Talking about food with an Italian is always fun, but talking about pasta with an Italian in the food business is its own kind of joy. Just spend a few minutes with Dario Monni, the owner of Wicker Park newcomer Tortello, and he’ll describe his Venetian upbringing so vividly you’ll swear you were there — or, at the very least, in the kitchen.

“I grew up with the smell of coffee and sauce, and this vision of a beautiful egg crashing into a mound of white flour,” Monni says. “That’s a vision I can’t forget.”

Food is in Monni’s blood for reasons that transcend nationality: His mother’s family owned a gourmet food shop catering to “the rich of Venice,” and his father’s family, with whom he spent summers in Sardinia, worked as shepherds and butchers.

“I grew up eating this amazing fresh cheese, drinking still-warm milk,” Monni says.

And always, always there was fresh pasta. That inspired Monni to open Tortello, his café and store devoted to making the most perfect fresh pasta in Chicago.

In the intervening two decades, Monni did time in major food capitals like London, New York, and Dubai, but he just happened to fall in love with — and eventually marry — a woman from Chicago. When he moved here three and a half years ago, he saw an opportunity to make his mark by bringing simple, traditionally-made fresh pasta to a city that doesn’t have much of it around. You can get it at Eataly or Monteverde, at a few small markets, and occasionally at Whole Foods, but it’s not a staple the way it is in Italy.
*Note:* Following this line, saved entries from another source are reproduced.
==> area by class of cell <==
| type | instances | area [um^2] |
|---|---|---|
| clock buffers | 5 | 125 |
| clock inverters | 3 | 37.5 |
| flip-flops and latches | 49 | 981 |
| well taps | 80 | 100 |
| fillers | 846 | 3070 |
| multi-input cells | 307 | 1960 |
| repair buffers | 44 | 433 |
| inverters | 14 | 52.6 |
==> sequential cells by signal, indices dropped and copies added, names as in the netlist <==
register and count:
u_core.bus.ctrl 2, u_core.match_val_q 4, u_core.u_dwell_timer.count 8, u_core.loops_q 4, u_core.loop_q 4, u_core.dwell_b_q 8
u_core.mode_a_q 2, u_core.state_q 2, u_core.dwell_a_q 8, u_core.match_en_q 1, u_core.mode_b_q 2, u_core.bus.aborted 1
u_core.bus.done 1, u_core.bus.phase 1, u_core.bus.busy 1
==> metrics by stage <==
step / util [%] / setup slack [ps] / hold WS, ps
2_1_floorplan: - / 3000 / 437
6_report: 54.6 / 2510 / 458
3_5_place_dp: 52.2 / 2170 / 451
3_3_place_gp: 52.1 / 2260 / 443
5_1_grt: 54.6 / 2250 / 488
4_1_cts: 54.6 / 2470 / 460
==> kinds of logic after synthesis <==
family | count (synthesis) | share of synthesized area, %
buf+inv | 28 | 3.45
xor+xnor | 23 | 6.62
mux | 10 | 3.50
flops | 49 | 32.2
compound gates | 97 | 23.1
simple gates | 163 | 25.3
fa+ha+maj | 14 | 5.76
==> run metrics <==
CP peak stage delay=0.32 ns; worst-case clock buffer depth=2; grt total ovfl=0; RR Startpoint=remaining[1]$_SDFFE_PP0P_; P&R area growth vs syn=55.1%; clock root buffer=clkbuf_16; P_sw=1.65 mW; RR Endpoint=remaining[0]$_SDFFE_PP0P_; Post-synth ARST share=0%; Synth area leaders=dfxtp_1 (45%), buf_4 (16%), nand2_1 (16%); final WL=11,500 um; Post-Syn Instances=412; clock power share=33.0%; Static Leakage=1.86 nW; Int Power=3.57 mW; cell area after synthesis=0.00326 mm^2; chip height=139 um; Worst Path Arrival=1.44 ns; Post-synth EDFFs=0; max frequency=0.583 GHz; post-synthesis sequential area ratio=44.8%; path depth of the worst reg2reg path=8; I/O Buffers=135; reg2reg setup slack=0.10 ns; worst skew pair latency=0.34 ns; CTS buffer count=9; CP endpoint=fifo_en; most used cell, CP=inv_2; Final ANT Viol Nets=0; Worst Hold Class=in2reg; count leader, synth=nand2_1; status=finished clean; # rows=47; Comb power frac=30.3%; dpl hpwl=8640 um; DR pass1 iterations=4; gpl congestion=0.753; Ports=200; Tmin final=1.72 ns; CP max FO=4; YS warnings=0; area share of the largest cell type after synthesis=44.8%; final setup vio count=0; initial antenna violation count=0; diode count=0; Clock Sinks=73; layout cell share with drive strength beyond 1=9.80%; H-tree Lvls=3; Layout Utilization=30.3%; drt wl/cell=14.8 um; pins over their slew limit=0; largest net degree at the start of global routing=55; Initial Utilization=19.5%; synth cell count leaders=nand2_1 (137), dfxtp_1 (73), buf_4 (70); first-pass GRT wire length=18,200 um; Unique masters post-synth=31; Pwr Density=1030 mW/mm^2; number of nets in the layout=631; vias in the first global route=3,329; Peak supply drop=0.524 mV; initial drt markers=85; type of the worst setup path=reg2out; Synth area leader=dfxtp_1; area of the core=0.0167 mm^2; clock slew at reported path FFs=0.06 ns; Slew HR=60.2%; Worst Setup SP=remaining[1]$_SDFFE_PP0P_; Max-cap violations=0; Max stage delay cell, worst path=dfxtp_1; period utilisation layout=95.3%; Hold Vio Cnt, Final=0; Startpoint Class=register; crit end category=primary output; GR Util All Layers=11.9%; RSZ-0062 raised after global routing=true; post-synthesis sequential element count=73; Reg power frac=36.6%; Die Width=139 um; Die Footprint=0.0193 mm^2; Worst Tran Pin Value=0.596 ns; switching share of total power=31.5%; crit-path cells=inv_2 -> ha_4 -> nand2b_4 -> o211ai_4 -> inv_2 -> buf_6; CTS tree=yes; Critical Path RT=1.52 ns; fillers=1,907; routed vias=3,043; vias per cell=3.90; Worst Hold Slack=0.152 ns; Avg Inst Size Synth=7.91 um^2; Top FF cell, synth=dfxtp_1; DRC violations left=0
--- src/rtl/ram_arbiter.sv ---
// Shares one synchronous RAM port between a hard-timed CPU slot and two DMA requesters
// (video fetch, loader write). DMA may only use the gaps that cannot collide with the next CPU slot.
module ram_arbiter #(
    parameter int PERIOD = 25,
    parameter int GUARD  = 3
) (
    input  logic        clk,
    input  logic        reset,
    input  logic        cpu_slot,
    input  logic [15:0] cpu_addr,
    input  logic        cpu_we,
    input  logic [7:0]  cpu_wdata,
    output logic [7:0]  cpu_rdata,
    output logic        cpu_done,
    input  logic        vic_req,
    input  logic [15:0] vic_addr,
    output logic        vic_ack,
    output logic [7:0]  vic_rdata,
    input  logic        ldr_req,
    input  logic [15:0] ldr_addr,
    input  logic [7:0]  ldr_wdata,
    output logic        ldr_ack,
    output logic [15:0] ram_addr,
    output logic        ram_we,
    output logic [7:0]  ram_din,
    input  logic [7:0]  ram_dout,
    output logic        overrun,
    output logic [2:0]  dbg_state,
    output logic [((PERIOD > 1) ? $clog2(PERIOD) : 1)-1:0] dbg_phase
);

    localparam int PW = (PERIOD > 1) ? $clog2(PERIOD) : 1;
    localparam logic [PW-1:0] LAST  = PW'(PERIOD - 1);
    localparam logic [PW-1:0] LIMIT = PW'(PERIOD - GUARD);

    typedef enum logic [2:0] {
        IDLE    = 3'd0,
        CPU_ACC = 3'd1,
        CPU_CAP = 3'd2,
        DMA_ACC = 3'd3,
        DMA_CAP = 3'd4
    } state_t;

    state_t        state_q;
    logic [PW-1:0] phase_q, phase_d;
    logic          prio_ldr_q;   // 1: loader wins a tie (VIC completed most recently)
    logic          owner_ldr_q;  // requester owning the in-flight DMA access
    logic [15:0]   ram_addr_q;
    logic          ram_we_q;
    logic [7:0]    ram_din_q;
    logic [7:0]    cpu_rdata_q, vic_rdata_q;
    logic          cpu_done_q, vic_ack_q, ldr_ack_q, overrun_q;

    logic take_cpu, pulse_busy, gnt, pick_ldr;

    // Requests are level-held until ack, so a request is still visible in its
    // own ack cycle; arbitrating then would re-grant a finished access.
    always_comb begin
        take_cpu   = cpu_slot && (state_q == IDLE || state_q == DMA_ACC || state_q == DMA_CAP);
        pulse_busy = cpu_done_q || vic_ack_q || ldr_ack_q;
        pick_ldr   = ldr_req && (!vic_req || prio_ldr_q);
        gnt        = (state_q == IDLE) && !cpu_slot && !pulse_busy &&
                     (phase_q <= LIMIT) && (vic_req || ldr_req);
        if (cpu_slot)
            phase_d = PW'(1);
        else if (phase_q == LAST)
            phase_d = '0;
        else
            phase_d = phase_q + 1'b1;
    end

    always_ff @(posedge clk) begin
        if (reset) begin
            state_q     <= IDLE;
            phase_q     <= '0;
            prio_ldr_q  <= 1'b0;
            owner_ldr_q <= 1'b0;
            ram_addr_q  <= '0;
            ram_we_q    <= 1'b0;
            ram_din_q   <= '0;
            cpu_rdata_q <= '0;
            vic_rdata_q <= '0;
            cpu_done_q  <= 1'b0;
            vic_ack_q   <= 1'b0;
            ldr_ack_q   <= 1'b0;
            overrun_q   <= 1'b0;
        end else begin
            cpu_done_q <= 1'b0;
            vic_ack_q  <= 1'b0;
            ldr_ack_q  <= 1'b0;
            overrun_q  <= cpu_slot && (state_q != IDLE);
            phase_q    <= phase_d;
            if (take_cpu) begin
                state_q    <= CPU_ACC;
                ram_addr_q <= cpu_addr;
                ram_we_q   <= cpu_we;
                ram_din_q  <= cpu_wdata;
            end else begin
                case (state_q)
                    IDLE: begin
                        if (gnt) begin
                            state_q     <= DMA_ACC;
                            owner_ldr_q <= pick_ldr;
                            ram_addr_q  <= pick_ldr ? ldr_addr : vic_addr;
                            ram_we_q    <= pick_ldr;
                            ram_din_q   <= pick_ldr ? ldr_wdata : 8'h00;
                        end
                    end
                    CPU_ACC: begin
                        ram_we_q <= 1'b0;
                        state_q  <= CPU_CAP;
                    end
                    CPU_CAP: begin
                        cpu_rdata_q <= ram_dout;
                        cpu_done_q  <= 1'b1;
                        state_q     <= IDLE;
                    end
                    DMA_ACC: begin
                        ram_we_q <= 1'b0;
                        state_q  <= DMA_CAP;
                    end
                    DMA_CAP: begin
                        if (owner_ldr_q) begin
                            ldr_ack_q  <= 1'b1;
                            prio_ldr_q <= 1'b0;
                        end else begin
                            vic_rdata_q <= ram_dout;
                            vic_ack_q   <= 1'b1;
                            prio_ldr_q  <= 1'b1;
                        end
                        state_q <= IDLE;
                    end
                    default: state_q <= IDLE;
                endcase
            end
        end
    end

    assign cpu_rdata = cpu_rdata_q;
    assign cpu_done  = cpu_done_q;
    assign vic_ack   = vic_ack_q;
    assign vic_rdata = vic_rdata_q;
    assign ldr_ack   = ldr_ack_q;
    assign ram_addr  = ram_addr_q;
    assign ram_we    = ram_we_q;
    assign ram_din   = ram_din_q;
    assign overrun   = overrun_q;
    assign dbg_state = state_q;
    assign dbg_phase = phase_q;

endmodule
“I love the way they do groceries in Europe. When you go to Europe, you go to the butcher shop, the bread shop, the pasta shop — I love that,” he says. “Why can’t we do that in Chicago?”

Tortello offers a variety of fresh pastas, along with homemade sauces and Italian ingredients like wine, olive oil from Sardinia, and vinegar from Modena. To help craft his pasta and sauce recipes, Monni brought on chef Duncan Biddulph of Lula and Rootstock to run the kitchen and flew a pasta expert — a literal 65-year-old nonna from Puglia — to the U.S. for a month to train his staff. He even spent months working with a local farmer, varying the diet of their chickens so that the color of the egg yolks would match that vivid childhood memory. Eventually, adding paprika and marigold powder to the feed resulted in the perfect, orange-red color.

Tortello’s fresh pasta is about $9 a pound, and the shop is already selling out of shapes daily. While the weather is still warm, customers can take fresh herbs from the planters outside to pair them with their pasta. The spot does serve eat-in options (without reservations), but Monni’s passion is educating people about how to use fresh pasta in their own kitchens. He’s eager to talk to guests, helping them pair their meal with the perfect pasta.

“Every pasta shape matches with a sauce,” Monni says.

If you want to dine in, get ready for a wait, especially on the weekends — Tortello is pretty popular. The crowds delight Monni endlessly.

“We are friendly, we love kids, we love family,” he says. “Sometimes we have a line out the door, but I open a bottle of prosecco and everyone is happy.”